Yes, you want the graph in $\mathbb{R}^3$ of a function $f:\mathbb{R}^2\to\mathbb{R}$. The easy way to see that this is an embedded surface is to define the map $F:\mathbb{R}^2\to\mathbb{R}^3$ via $F(x,y) = (x,y,f(x,y))$ and check that $F$ is an embedding: it is
- injective,
- smooth, and
- $dF$ is everywhere full rank.
The first two are easy to check. The third follows from the tact that $dF = \begin{pmatrix} 1 & 0 \\ 0 & 1 \\ \frac{\partial f}{\partial x} & \frac{\partial f}{\partial y} \\ \end{pmatrix}$ always has trivial kernel.

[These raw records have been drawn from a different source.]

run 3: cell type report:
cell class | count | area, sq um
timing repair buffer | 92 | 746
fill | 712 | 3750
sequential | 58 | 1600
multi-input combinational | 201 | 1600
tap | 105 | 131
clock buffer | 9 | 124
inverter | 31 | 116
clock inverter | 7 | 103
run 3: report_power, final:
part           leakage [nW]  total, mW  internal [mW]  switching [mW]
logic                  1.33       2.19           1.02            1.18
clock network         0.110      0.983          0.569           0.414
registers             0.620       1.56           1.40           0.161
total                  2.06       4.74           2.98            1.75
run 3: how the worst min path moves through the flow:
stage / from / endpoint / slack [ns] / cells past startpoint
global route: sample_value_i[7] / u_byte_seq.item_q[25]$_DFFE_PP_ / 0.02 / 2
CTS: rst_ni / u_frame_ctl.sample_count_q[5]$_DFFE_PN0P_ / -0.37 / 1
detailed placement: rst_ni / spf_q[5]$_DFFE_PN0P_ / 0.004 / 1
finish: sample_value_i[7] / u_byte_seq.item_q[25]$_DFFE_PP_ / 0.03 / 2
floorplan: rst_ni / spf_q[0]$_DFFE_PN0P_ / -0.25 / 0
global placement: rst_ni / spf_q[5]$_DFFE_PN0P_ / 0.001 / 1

(In fact, the graph of a smooth function is actually a two-dimensional submanifold of $\mathbb{R}^3$, which is slightly stronger than noting that it is an embedded surface. Observe that we can produce new coordinates on $\mathbb{R}^3$ by "flattening" the graph down to the $xy$-plane. The change-of-coordinate map is $\phi(x,y,z) = (x,y,z - f(x,y))$; it's a diffeomorphism, which means that the graph of $f$ has a coordinate chart in which it is the $xy$-plane, i.e., it is a two-dimensional submanifold of $\mathbb{R}^3$.)